The medical director had the regimental hospital removed to Algiers on the nineteenth, in order to secure the services of Surgeon Heintzelman.
The hospital record tells the following story of sickness in July. At Bayou Gentilly, July 2d, forty-four men were taken sick, most of the cases among the paroled men recently arrived from Brashear City. On the third, of sick in quarters: fourteen were in Company A, twelve in B, six in C, two in D, fourteen in E, and eight in H. July 4th, ninety-five men were sick: twenty-seven in hospital and sixty-eight in quarters. The average sick per day at Gentilly up to July 11th was: taken sick, twelve; returned to duty, ten; in hospital, twenty-seven; in quarters, fifty-five. At Algiers, July 20th, one hundred and seven new cases were reported on the sick list; nearly all were sick in quarters. The largest number sick on any one day was reported by the surgeon in his morning report of July 22d, when one hundred and forty-five men were sick and unfit for duty, in and out of hospital, viz.: Company A, twenty-one; B, twenty-two; C, seventeen; D, two; E, twenty-seven; F, fifteen; G, two; H, eighteen; I, five; K, sixteen. Not until the twenty-third did the paroled men from Galveston begin to show signs of breaking down, when eleven men of Company D, six of G, and eight of I were taken sick. After this date sick in quarters gradually diminished, but the sick in hospital kept that building full. The average sick per day at Algiers was: taken sick, twenty-three; returned to duty, seventeen; in hospital, thirty; in quarters, sixty-two.
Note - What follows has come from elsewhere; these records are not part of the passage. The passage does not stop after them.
## src/led_chain_chase_encoder_unit_assert.svh

```systemverilog
// ----------------------------------------------------------------------------
// LED chain chase encoder assertion macros
// Shared concurrent assertion forms, clocked and reset-qualified.
// ----------------------------------------------------------------------------
`ifndef LED_CHAIN_CHASE_ENCODER_UNIT_ASSERT_SVH
`define LED_CHAIN_CHASE_ENCODER_UNIT_ASSERT_SVH

// Same-cycle implication
`define LCCE_ASSERT_SAME(label, clk, rst_n, ante, cons) \
  label: assert property (@(posedge clk) disable iff (!rst_n) (ante) |-> (cons)) \
    else $error("lcce assertion failed");

// Next-cycle implication
`define LCCE_ASSERT_NEXT(label, clk, rst_n, ante, cons) \
  label: assert property (@(posedge clk) disable iff (!rst_n) (ante) |=> (cons)) \
    else $error("lcce assertion failed");

`endif

```

## src/lcce_pkg.sv

```systemverilog
// ----------------------------------------------------------------------------
// LED chain chase encoder package
// Shared constants, register map and types of the encoder.
// ----------------------------------------------------------------------------
`default_nettype none

package lcce_pkg;

  // Chain geometry
  localparam int unsigned CHAIN_LENGTH = 12;
  localparam int unsigned PIX_W        = 24;
  localparam int unsigned BYTE_W       = 8;
  localparam int unsigned BITS_PER_BYTE = 8;
  localparam int unsigned STEP_W       = 16;
  localparam int unsigned CNT_W        = $clog2(CHAIN_LENGTH + 1);
  localparam int unsigned IDX_W        = (CHAIN_LENGTH > 1) ? $clog2(CHAIN_LENGTH) : 1;
  localparam int unsigned DIV_CNT_W    = $clog2(STEP_W);

  // Front-to-back queue
  localparam int unsigned QUEUE_DEPTH = 2;
  localparam int unsigned QPTR_W      = (QUEUE_DEPTH > 1) ? $clog2(QUEUE_DEPTH) : 1;
  localparam int unsigned QCNT_W      = $clog2(QUEUE_DEPTH + 1);

  // Configuration port
  localparam int unsigned ADDR_W = 5;
  localparam int unsigned DATA_W = 32;
  localparam int unsigned RIDX_W = ADDR_W - 2;

  localparam logic [RIDX_W-1:0] REG_BLINK_PERIOD  = 3'd0;
  localparam logic [RIDX_W-1:0] REG_ACTIVE_PIXELS = 3'd1;
  localparam logic [RIDX_W-1:0] REG_DIM_SHIFT     = 3'd2;
  localparam logic [RIDX_W-1:0] REG_ZERO_CODE     = 3'd3;
  localparam logic [RIDX_W-1:0] REG_ONE_CODE      = 3'd4;

  localparam logic [7:0] RST_BLINK_PERIOD  = 8'd1;
  localparam logic [3:0] RST_ACTIVE_PIXELS = 4'd12;
  localparam logic [2:0] RST_DIM_SHIFT     = 3'd6;
  localparam logic [7:0] RST_ZERO_CODE     = 8'd31;
  localparam logic [7:0] RST_ONE_CODE      = 8'd61;

  // Byte select within a GRB pixel word
  localparam logic [1:0] SEL_GREEN = 2'd0;
  localparam logic [1:0] SEL_RED   = 2'd1;
  localparam logic [1:0] SEL_BLUE  = 2'd2;

  typedef logic [PIX_W-1:0] pixel_t;
  typedef logic [BITS_PER_BYTE-1:0][BYTE_W-1:0] codes_t;

  typedef struct packed {
    logic [7:0] blink_period;
    logic [3:0] active_pixels;
    logic [2:0] dim_shift;
    logic [7:0] zero_code;
    logic [7:0] one_code;
  } cfg_t;

  // One classified step handed from front to back
  typedef struct packed {
    logic   lit;
    pixel_t pixel;
  } item_t;

endpackage

`default_nettype wire

```

## src/led_chain_chase_encoder_unit.sv

```systemverilog
// ----------------------------------------------------------------------------
// LED chain chase encoder
// Animation step in, stream of per-byte PWM duty codes out for an LED chain.
//
// Usage:
//   Input channel (in_valid_i / in_stall_o) takes one animation step: step
//   index and RGB colour. Output channel (out_valid_o / out_stall_i) gives
//   one transaction per serialized byte (G, R, B per pixel, MSB code on
//   bit7_code_o), then one reset-slot transaction with last_of_frame_o set.
//   Configuration goes through the APB-style port; the user must write it
//   only while idle, since the block does not enforce this.
// Flow:
//   The front end captures a step, runs the bit-serial remainder unit
//   (one step-index bit a cycle) and queues the result; it takes no new
//   step until that result is queued. The back end shifts the chain, then
//   gives three byte slots per active pixel and the reset slot; with a long
//   active chain the back end sets the sustained rate.
// Reset: the chain clears to black, registers take their reset values and
//   both channels go idle. A stalled receiver holds the current result; the
//   two-entry queue then fills and the input stalls in turn.
// ----------------------------------------------------------------------------
`default_nettype none

module led_chain_chase_encoder_unit (
  input  logic                          clk_i,
  input  logic                          rst_ni,
  // Configuration port
  input  logic                          psel,
  input  logic                          penable,
  input  logic                          pwrite,
  input  logic [lcce_pkg::ADDR_W-1:0]   paddr,
  input  logic [lcce_pkg::DATA_W-1:0]   pwdata,
  output logic [lcce_pkg::DATA_W-1:0]   prdata,
  output logic                          pready,
  // Step input
  input  logic                          in_valid_i,
  output logic                          in_stall_o,
  input  logic [lcce_pkg::STEP_W-1:0]   step_index_i,
  input  logic [7:0]                    red_i,
  input  logic [7:0]                    green_i,
  input  logic [7:0]                    blue_i,
  // Code output
  output logic                          out_valid_o,
  input  logic                          out_stall_i,
  output logic [7:0]                    bit7_code_o,
  output logic [7:0]                    bit6_code_o,
  output logic [7:0]                    bit5_code_o,
  output logic [7:0]                    bit4_code_o,
  output logic [7:0]                    bit3_code_o,
  output logic [7:0]                    bit2_code_o,
  output logic [7:0]                    bit1_code_o,
  output logic [7:0]                    bit0_code_o,
  output logic                          reset_slot_o,
  output logic                          last_of_frame_o
);

  lcce_pkg::cfg_t    cfg;
  lcce_pkg::item_t   push_item;
  lcce_pkg::item_t   pop_item;
  lcce_pkg::codes_t  codes;
  logic              push, pop, full, empty;

  assign pready = 1'b1;

  lcce_regs u_regs (
    .clk_i   (clk_i),
    .rst_ni  (rst_ni),
    .psel    (psel),
    .penable (penable),
    .pwrite  (pwrite),
    .paddr   (paddr),
    .pwdata  (pwdata),
    .prdata  (prdata),
    .cfg_o   (cfg)
  );

  lcce_front u_front (
    .clk_i        (clk_i),
    .rst_ni       (rst_ni),
    .cfg_i        (cfg),
    .in_valid_i   (in_valid_i),
    .in_stall_o   (in_stall_o),
    .step_index_i (step_index_i),
    .red_i        (red_i),
    .green_i      (green_i),
    .blue_i       (blue_i),
    .push_o       (push),
    .push_item_o  (push_item),
    .full_i       (full)
  );

  lcce_queue u_queue (
    .clk_i       (clk_i),
    .rst_ni      (rst_ni),
    .push_i      (push),
    .push_item_i (push_item),
    .full_o      (full),
    .pop_i       (pop),
    .pop_item_o  (pop_item),
    .empty_o     (empty)
  );

  lcce_back u_back (
    .clk_i           (clk_i),
    .rst_ni          (rst_ni),
    .cfg_i           (cfg),
    .item_i          (pop_item),
    .empty_i         (empty),
    .pop_o           (pop),
    .out_valid_o     (out_valid_o),
    .out_stall_i     (out_stall_i),
    .codes_o         (codes),
    .reset_slot_o    (reset_slot_o),
    .last_of_frame_o (last_of_frame_o)
  );

  // Split the code word onto the bit ports, MSB first
  assign bit7_code_o = codes[7];
  assign bit6_code_o = codes[6];
  assign bit5_code_o = codes[5];
  assign bit4_code_o = codes[4];
  assign bit3_code_o = codes[3];
  assign bit2_code_o = codes[2];
  assign bit1_code_o = codes[1];
  assign bit0_code_o = codes[0];

endmodule

`default_nettype wire

```

## src/lcce_regs.sv

```systemverilog
// ----------------------------------------------------------------------------
// LED chain chase encoder register file
// APB-style configuration registers with reset values and read-back.
// ----------------------------------------------------------------------------
`default_nettype none

module lcce_regs (
  input  logic                          clk_i,
  input  logic                          rst_ni,
  input  logic                          psel,
  input  logic                          penable,
  input  logic                          pwrite,
  input  logic [lcce_pkg::ADDR_W-1:0]   paddr,
  input  logic [lcce_pkg::DATA_W-1:0]   pwdata,
  output logic [lcce_pkg::DATA_W-1:0]   prdata,
  output lcce_pkg::cfg_t                cfg_o
);

  lcce_pkg::cfg_t                  cfg_q;
  logic                            wr_en;
  logic [lcce_pkg::RIDX_W-1:0]     ridx;

  assign wr_en = psel && penable && pwrite;
  assign ridx  = paddr[lcce_pkg::ADDR_W-1:2];

  // Write registers on the access phase
  always_ff @(posedge clk_i or negedge rst_ni) begin
    if (!rst_ni) begin
      cfg_q.blink_period  <= lcce_pkg::RST_BLINK_PERIOD;
      cfg_q.active_pixels <= lcce_pkg::RST_ACTIVE_PIXELS;
      cfg_q.dim_shift     <= lcce_pkg::RST_DIM_SHIFT;
      cfg_q.zero_code     <= lcce_pkg::RST_ZERO_CODE;
      cfg_q.one_code      <= lcce_pkg::RST_ONE_CODE;
    end else if (wr_en) begin
      case (ridx)
        lcce_pkg::REG_BLINK_PERIOD:  cfg_q.blink_period  <= pwdata[7:0];
        lcce_pkg::REG_ACTIVE_PIXELS: cfg_q.active_pixels <= pwdata[3:0];
        lcce_pkg::REG_DIM_SHIFT:     cfg_q.dim_shift     <= pwdata[2:0];
        lcce_pkg::REG_ZERO_CODE:     cfg_q.zero_code     <= pwdata[7:0];
        lcce_pkg::REG_ONE_CODE:      cfg_q.one_code      <= pwdata[7:0];
        default: ;
      endcase
    end
  end

  // Read back
  always_comb begin
    prdata = '0;
    case (ridx)
      lcce_pkg::REG_BLINK_PERIOD:  prdata[7:0] = cfg_q.blink_period;
      lcce_pkg::REG_ACTIVE_PIXELS: prdata[3:0] = cfg_q.active_pixels;
      lcce_pkg::REG_DIM_SHIFT:     prdata[2:0] = cfg_q.dim_shift;
      lcce_pkg::REG_ZERO_CODE:     prdata[7:0] = cfg_q.zero_code;
      lcce_pkg::REG_ONE_CODE:      prdata[7:0] = cfg_q.one_code;
      default:                     prdata      = '0;
    endcase
  end

  assign cfg_o = cfg_q;

endmodule

`default_nettype wire

```

## src/lcce_front.sv

```systemverilog
// ----------------------------------------------------------------------------
// LED chain chase encoder front end
// Accepts steps, tests the step index against the blink period with a
// bit-serial remainder unit and hands a classified new pixel to the queue.
// ----------------------------------------------------------------------------
`default_nettype none

module lcce_front (
  input  logic                          clk_i,
  input  logic                          rst_ni,
  input  lcce_pkg::cfg_t                cfg_i,
  input  logic                          in_valid_i,
  output logic                          in_stall_o,
  input  logic [lcce_pkg::STEP_W-1:0]   step_index_i,
  input  logic [7:0]                    red_i,
  input  logic [7:0]                    green_i,
  input  logic [7:0]                    blue_i,
  output logic                          push_o,
  output lcce_pkg::item_t               push_item_o,
  input  logic                          full_i
);

  typedef enum logic [2:0] {
    FR_IDLE = 3'b001,
    FR_DIV  = 3'b010,
    FR_PUSH = 3'b100
  } front_state_e;

  front_state_e                        state_q, state_d;
  logic [lcce_pkg::STEP_W-1:0]         dividend_q, dividend_d;
  logic [7:0]                          rem_q, rem_d;
  logic [lcce_pkg::DIV_CNT_W-1:0]      bit_cnt_q, bit_cnt_d;
  lcce_pkg::pixel_t                    pixel_q, pixel_d;
  logic [7:0]                          period;
  logic [8:0]                          rem_shift;
  logic [8:0]                          rem_sub;
  logic                                accept;

  assign accept     = in_valid_i && (state_q == FR_IDLE);
  assign in_stall_o = (state_q != FR_IDLE);

  // A zero period counts as one
  assign period    = (cfg_i.blink_period == 8'd0) ? 8'd1 : cfg_i.blink_period;
  assign rem_shift = {rem_q, dividend_q[lcce_pkg::STEP_W-1]};
  assign rem_sub   = rem_shift - {1'b0, period};

  // Hand off the classified pixel
  assign push_o            = (state_q == FR_PUSH) && !full_i;
  assign push_item_o.lit   = (rem_q == 8'd0);
  assign push_item_o.pixel = (rem_q == 8'd0) ? pixel_q : '0;

  // Sequence: capture, one remainder bit per cycle, push
  always_comb begin
    state_d    = state_q;
    dividend_d = dividend_q;
    rem_d      = rem_q;
    bit_cnt_d  = bit_cnt_q;
    pixel_d    = pixel_q;
    case (state_q)
      FR_IDLE: begin
        if (accept) begin
          dividend_d = step_index_i;
          rem_d      = '0;
          bit_cnt_d  = '0;
          pixel_d    = {green_i >> cfg_i.dim_shift, red_i >> cfg_i.dim_shift,
                        blue_i >> cfg_i.dim_shift};
          state_d    = FR_DIV;
        end
      end
      FR_DIV: begin
        rem_d      = (rem_shift >= {1'b0, period}) ? rem_sub[7:0] : rem_shift[7:0];
        dividend_d = {dividend_q[lcce_pkg::STEP_W-2:0], 1'b0};
        bit_cnt_d  = bit_cnt_q + lcce_pkg::DIV_CNT_W'(1);
        if (bit_cnt_q == lcce_pkg::DIV_CNT_W'(lcce_pkg::STEP_W - 1)) begin
          state_d = FR_PUSH;
        end
      end
      FR_PUSH: begin
        if (!full_i) begin
          state_d = FR_IDLE;
        end
      end
      default: state_d = FR_IDLE;
    endcase
  end

  always_ff @(posedge clk_i or negedge rst_ni) begin
    if (!rst_ni) begin
      state_q <= FR_IDLE;
    end else begin
      state_q <= state_d;
    end
  end

  always_ff @(posedge clk_i) begin
    dividend_q <= dividend_d;
    rem_q      <= rem_d;
    bit_cnt_q  <= bit_cnt_d;
    pixel_q    <= pixel_d;
  end

endmodule

`default_nettype wire

```

## src/lcce_queue.sv

```systemverilog
// ----------------------------------------------------------------------------
// LED chain chase encoder step queue
// Short flop-based FIFO of classified steps between front and back.
// ----------------------------------------------------------------------------
`default_nettype none

module lcce_queue (
  input  logic             clk_i,
  input  logic             rst_ni,
  input  logic             push_i,
  input  lcce_pkg::item_t  push_item_i,
  output logic             full_o,
  input  logic             pop_i,
  output lcce_pkg::item_t  pop_item_o,
  output logic             empty_o
);

  lcce_pkg::item_t                  entry_q [lcce_pkg::QUEUE_DEPTH];
  logic [lcce_pkg::QPTR_W-1:0]      wr_ptr_q, rd_ptr_q;
  logic [lcce_pkg::QCNT_W-1:0]      fill_q;
  logic                             do_push, do_pop;

  assign full_o     = (fill_q == lcce_pkg::QCNT_W'(lcce_pkg::QUEUE_DEPTH));
  assign empty_o    = (fill_q == '0);
  assign do_push    = push_i && !full_o;
  assign do_pop     = pop_i && !empty_o;
  assign pop_item_o = entry_q[rd_ptr_q];

  // Advance pointers and fill level
  always_ff @(posedge clk_i or negedge rst_ni) begin
    if (!rst_ni) begin
      wr_ptr_q <= '0;
      rd_ptr_q <= '0;
      fill_q   <= '0;
    end else begin
      if (do_push) begin
        wr_ptr_q <= (wr_ptr_q == lcce_pkg::QPTR_W'(lcce_pkg::QUEUE_DEPTH - 1)) ?
                    '0 : wr_ptr_q + lcce_pkg::QPTR_W'(1);
      end
      if (do_pop) begin
        rd_ptr_q <= (rd_ptr_q == lcce_pkg::QPTR_W'(lcce_pkg::QUEUE_DEPTH - 1)) ?
                    '0 : rd_ptr_q + lcce_pkg::QPTR_W'(1);
      end
      if (do_push && !do_pop) begin
        fill_q <= fill_q + lcce_pkg::QCNT_W'(1);
      end else if (do_pop && !do_push) begin
        fill_q <= fill_q - lcce_pkg::QCNT_W'(1);
      end
    end
  end

  // Store entries
  always_ff @(posedge clk_i) begin
    if (do_push) begin
      entry_q[wr_ptr_q] <= push_item_i;
    end
  end

endmodule

`default_nettype wire

```

## src/lcce_back.sv

```systemverilog
// ----------------------------------------------------------------------------
// LED chain chase encoder back end
// Shifts the pixel chain per step and serializes the active pixels byte by
// byte into duty codes, followed by the reset slot.
// ----------------------------------------------------------------------------
`default_nettype none
`include "led_chain_chase_encoder_unit_assert.svh"

module lcce_back (
  input  logic                 clk_i,
  input  logic                 rst_ni,
  input  lcce_pkg::cfg_t       cfg_i,
  input  lcce_pkg::item_t      item_i,
  input  logic                 empty_i,
  output logic                 pop_o,
  output logic                 out_valid_o,
  input  logic                 out_stall_i,
  output lcce_pkg::codes_t     codes_o,
  output logic                 reset_slot_o,
  output logic                 last_of_frame_o
);

  typedef enum logic [2:0] {
    BK_IDLE  = 3'b001,
    BK_BYTE  = 3'b010,
    BK_RSLOT = 3'b100
  } back_state_e;

  back_state_e                      state_q, state_d;
  lcce_pkg::pixel_t                 chain_q [lcce_pkg::CHAIN_LENGTH];
  logic [lcce_pkg::IDX_W-1:0]       pix_q, pix_d;
  logic [1:0]                       sel_q, sel_d;
  logic                             lit_q, lit_d;
  logic [lcce_pkg::CNT_W-1:0]       count;
  lcce_pkg::pixel_t                 cur_pixel;
  logic [lcce_pkg::BYTE_W-1:0]      cur_byte;
  logic                             out_free;
  logic                             last_pixel;

  logic                             out_valid_q, out_valid_d;
  lcce_pkg::codes_t                 codes_q, codes_d;
  logic                             rslot_q, rslot_d;
  logic                             last_q, last_d;

  // Saturate the active pixel count to the chain length
  assign count = (int'(cfg_i.active_pixels) > lcce_pkg::CHAIN_LENGTH) ?
                 lcce_pkg::CNT_W'(lcce_pkg::CHAIN_LENGTH) :
                 lcce_pkg::CNT_W'(cfg_i.active_pixels);

  assign pop_o      = (state_q == BK_IDLE) && !empty_i;
  assign out_free   = !out_valid_q || !out_stall_i;
  assign cur_pixel  = chain_q[pix_q];
  assign last_pixel = (lcce_pkg::CNT_W'(pix_q) + lcce_pkg::CNT_W'(1)) == count;

  // Pick the byte in G, R, B order
  always_comb begin
    case (sel_q)
      lcce_pkg::SEL_GREEN: cur_byte = cur_pixel[23:16];
      lcce_pkg::SEL_RED:   cur_byte = cur_pixel[15:8];
      default:             cur_byte = cur_pixel[7:0];
    endcase
  end

  // Serialize: one result per free output slot
  always_comb begin
    state_d     = state_q;
    pix_d       = pix_q;
    sel_d       = sel_q;
    lit_d       = lit_q;
    out_valid_d = out_free ? 1'b0 : out_valid_q;
    codes_d     = codes_q;
    rslot_d     = rslot_q;
    last_d      = last_q;
    case (state_q)
      BK_IDLE: begin
        if (!empty_i) begin
          lit_d   = item_i.lit;
          pix_d   = '0;
          sel_d   = lcce_pkg::SEL_GREEN;
          state_d = (count == '0) ? BK_RSLOT : BK_BYTE;
        end
      end
      BK_BYTE: begin
        if (out_free) begin
          out_valid_d = 1'b1;
          rslot_d     = 1'b0;
          last_d      = 1'b0;
          for (int b = 0; b < lcce_pkg::BITS_PER_BYTE; b++) begin
            codes_d[b] = (lit_q && cur_byte[b]) ? cfg_i.one_code : cfg_i.zero_code;
          end
          if (sel_q == lcce_pkg::SEL_BLUE) begin
            sel_d = lcce_pkg::SEL_GREEN;
            pix_d = pix_q + lcce_pkg::IDX_W'(1);
            if (last_pixel) begin
              state_d = BK_RSLOT;
            end
          end else begin
            sel_d = sel_q + 2'd1;
          end
        end
      end
      BK_RSLOT: begin
        if (out_free) begin
          out_valid_d = 1'b1;
          codes_d     = '0;
          rslot_d     = 1'b1;
          last_d      = 1'b1;
          state_d     = BK_IDLE;
        end
      end
      default: state_d = BK_IDLE;
    endcase
  end

  // Control and chain state
  always_ff @(posedge clk_i or negedge rst_ni) begin
    if (!rst_ni) begin
      state_q     <= BK_IDLE;
      out_valid_q <= 1'b0;
      for (int i = 0; i < lcce_pkg::CHAIN_LENGTH; i++) begin
        chain_q[i] <= '0;
      end
    end else begin
      state_q     <= state_d;
      out_valid_q <= out_valid_d;
      if (pop_o) begin
        for (int i = lcce_pkg::CHAIN_LENGTH - 1; i > 0; i--) begin
          chain_q[i] <= chain_q[i-1];
        end
        chain_q[0] <= item_i.pixel;
      end
    end
  end

  // Walk counters and output payload
  always_ff @(posedge clk_i) begin
    pix_q   <= pix_d;
    sel_q   <= sel_d;
    lit_q   <= lit_d;
    codes_q <= codes_d;
    rslot_q <= rslot_d;
    last_q  <= last_d;
  end

  assign out_valid_o     = out_valid_q;
  assign codes_o         = codes_q;
  assign reset_slot_o    = rslot_q;
  assign last_of_frame_o = last_q;

  // Checks
  `LCCE_ASSERT_SAME(a_rslot_codes_zero, clk_i, rst_ni, out_valid_q && rslot_q, codes_q == '0)
  `LCCE_ASSERT_SAME(a_last_is_rslot, clk_i, rst_ni, out_valid_q, last_q == rslot_q)
  `LCCE_ASSERT_SAME(a_pix_in_range, clk_i, rst_ni, state_q == BK_BYTE, lcce_pkg::CNT_W'(pix_q) < count)
  `LCCE_ASSERT_NEXT(a_rslot_to_idle, clk_i, rst_ni, state_q == BK_RSLOT && out_free, state_q == BK_IDLE)

endmodule

`default_nettype wire

```
[config.mk]
export PLATFORM = sky130hd
export DESIGN_NAME = life_automaton_row_step_unit
export DESIGN_NICKNAME = d
export VERILOG_FILES = /design/src/sv/lars_pkg.sv /design/src/sv/lars_cell.sv /design/src/sv/life_automaton_row_step_unit.sv
export SDC_FILE = /design/constraint.sdc
export NUM_CORES = 2
export LEC_CHECK = 0
export BUFFER_PORTS_ARGS = -buffer_cell sky130_fd_sc_hd__buf_2
export CAP_MARGIN = 20
export CORE_ASPECT_RATIO = 1.1
export CORE_UTILIZATION = 59
export CTS_BUF_LIST = sky130_fd_sc_hd__clkbuf_2 sky130_fd_sc_hd__clkbuf_4 sky130_fd_sc_hd__clkbuf_8
export DETAILED_ROUTE_END_ITERATION = 6
export PLACE_DENSITY = 0.84
export SYNTH_ARGS = -nofsm -noshare
export SYNTH_HDL_FRONTEND = slang
export SYNTH_SLANG_ARGS = --single-unit
[constraint.sdc]
create_clock -name clk -period 5.6 [get_ports clk]
set_input_delay 1.68 -clock clk [delete_from_list [all_inputs] [get_ports clk]]
set_output_delay 1.68 -clock clk [all_outputs]
set_load 0.01 [all_outputs]
[src/sv/lars_pkg.sv]
// ----------------------------------------------------------------------------
// lars_pkg: shared types and constants for the life row step unit
// Board limits, config register codes, the per-column link bundle passed
// between neighboring cells, and the result beat layout.
// ----------------------------------------------------------------------------
package lars_pkg;

  // board geometry
  localparam int MAX_COLS   = 64;
  localparam int MAX_ROWS   = 4096;
  localparam int COL_W      = 7;   // holds 0..MAX_COLS
  localparam int ROW_W      = 12;  // row index
  localparam int ROWS_CFG_W = 13;  // board_rows register
  localparam int CFG_IDX_W  = 2;
  localparam int CFG_DATA_W = 13;

  // reset values of the config registers
  localparam logic [ROWS_CFG_W-1:0] ROWS_RST = ROWS_CFG_W'(40);
  localparam logic [COL_W-1:0]      COLS_RST = COL_W'(64);

  // config register codes
  typedef enum logic [CFG_IDX_W-1:0] {
    REG_BOARD_ROWS = 2'd0,
    REG_BOARD_COLS = 2'd1
  } cfg_reg_t;

  // bits one column shares with its neighbors
  typedef struct packed {
    logic up;    // row r-2
    logic mid;   // row r-1
    logic cur;   // incoming row r, masked
  } col_link_t;

  // per-cycle control to every cell
  typedef struct packed {
    logic adv;   // a row beat is accepted
    logic clr;   // that row closes the frame
  } cell_ctl_t;

  // one result beat
  typedef struct packed {
    logic [MAX_COLS-1:0] cells;
    logic [ROW_W-1:0]    row;
    logic                done;
  } res_beat_t;

endpackage

[src/sv/lars_cell.sv]
// ----------------------------------------------------------------------------
// lars_cell: one board column of the life row step unit
// Holds the column's bits of the two previous rows and computes the next
// state of row r-1 (with row r below) and of row r (with a dead row below).
// ----------------------------------------------------------------------------
module lars_cell (
  input  logic                clk,
  input  logic                rst_n,
  input  logic                col_en,
  input  logic                in_bit,
  input  lars_pkg::cell_ctl_t ctl,
  input  lars_pkg::col_link_t left,
  input  lars_pkg::col_link_t right,
  output lars_pkg::col_link_t self,
  output logic                nxt_mid,
  output logic                nxt_cur
);

  logic       up_r, up_nxt;
  logic       mid_r, mid_nxt;
  logic       cur;
  logic [3:0] cnt_mid;
  logic [3:0] cnt_cur;

  // columns beyond the width are dead
  assign cur = in_bit & col_en;

  assign self.up  = up_r;
  assign self.mid = mid_r;
  assign self.cur = cur;

  // neighbor counts for the middle row and for the incoming row
  assign cnt_mid = 4'(left.up) + 4'(up_r) + 4'(right.up)
                 + 4'(left.mid) + 4'(right.mid)
                 + 4'(left.cur) + 4'(cur) + 4'(right.cur);
  assign cnt_cur = 4'(left.mid) + 4'(mid_r) + 4'(right.mid)
                 + 4'(left.cur) + 4'(right.cur);

  // b3/s23 rule, masked to the width
  assign nxt_mid = col_en & ((cnt_mid == 4'd3) | ((cnt_mid == 4'd2) & mid_r));
  assign nxt_cur = col_en & ((cnt_cur == 4'd3) | ((cnt_cur == 4'd2) & cur));

  // shift rows down, drop both at the end of a frame
  always_comb begin
    up_nxt  = up_r;
    mid_nxt = mid_r;
    if (ctl.adv) begin
      if (ctl.clr) begin
        up_nxt  = 1'b0;
        mid_nxt = 1'b0;
      end else begin
        up_nxt  = mid_r;
        mid_nxt = cur;
      end
    end
  end

  always_ff @(posedge clk) begin
    if (!rst_n) begin
      up_r  <= 1'b0;
      mid_r <= 1'b0;
    end else begin
      up_r  <= up_nxt;
      mid_r <= mid_nxt;
    end
  end

endmodule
Had the regiment remained in the Department another month the deaths would have doubled those in July, owing to the debilitated condition of many men. The deaths were:
July 4th—Sergeant Philip P. Hackett, Company G, congestion of the brain. At Gentilly.
July 7th—Corporal Uriel Josephs, Company A, jaundice. At Marine Hospital, New Orleans.
July 8th—Private Rufus G. Hildreth, Company C, dysentery. At Gentilly.
July 12th—Quartermaster-Sergeant Henry C. Foster, suicide. In New Orleans.
July 17th—Private Thomas J. Clements, Company H, chronic diarrhœa. At Gentilly.
July 17th—Private Welcome Temple, Company H, disease not known. At United States Barracks.
July—Private Patrick Fitzpatrick, Company E, chronic diarrhœa. In New Orleans.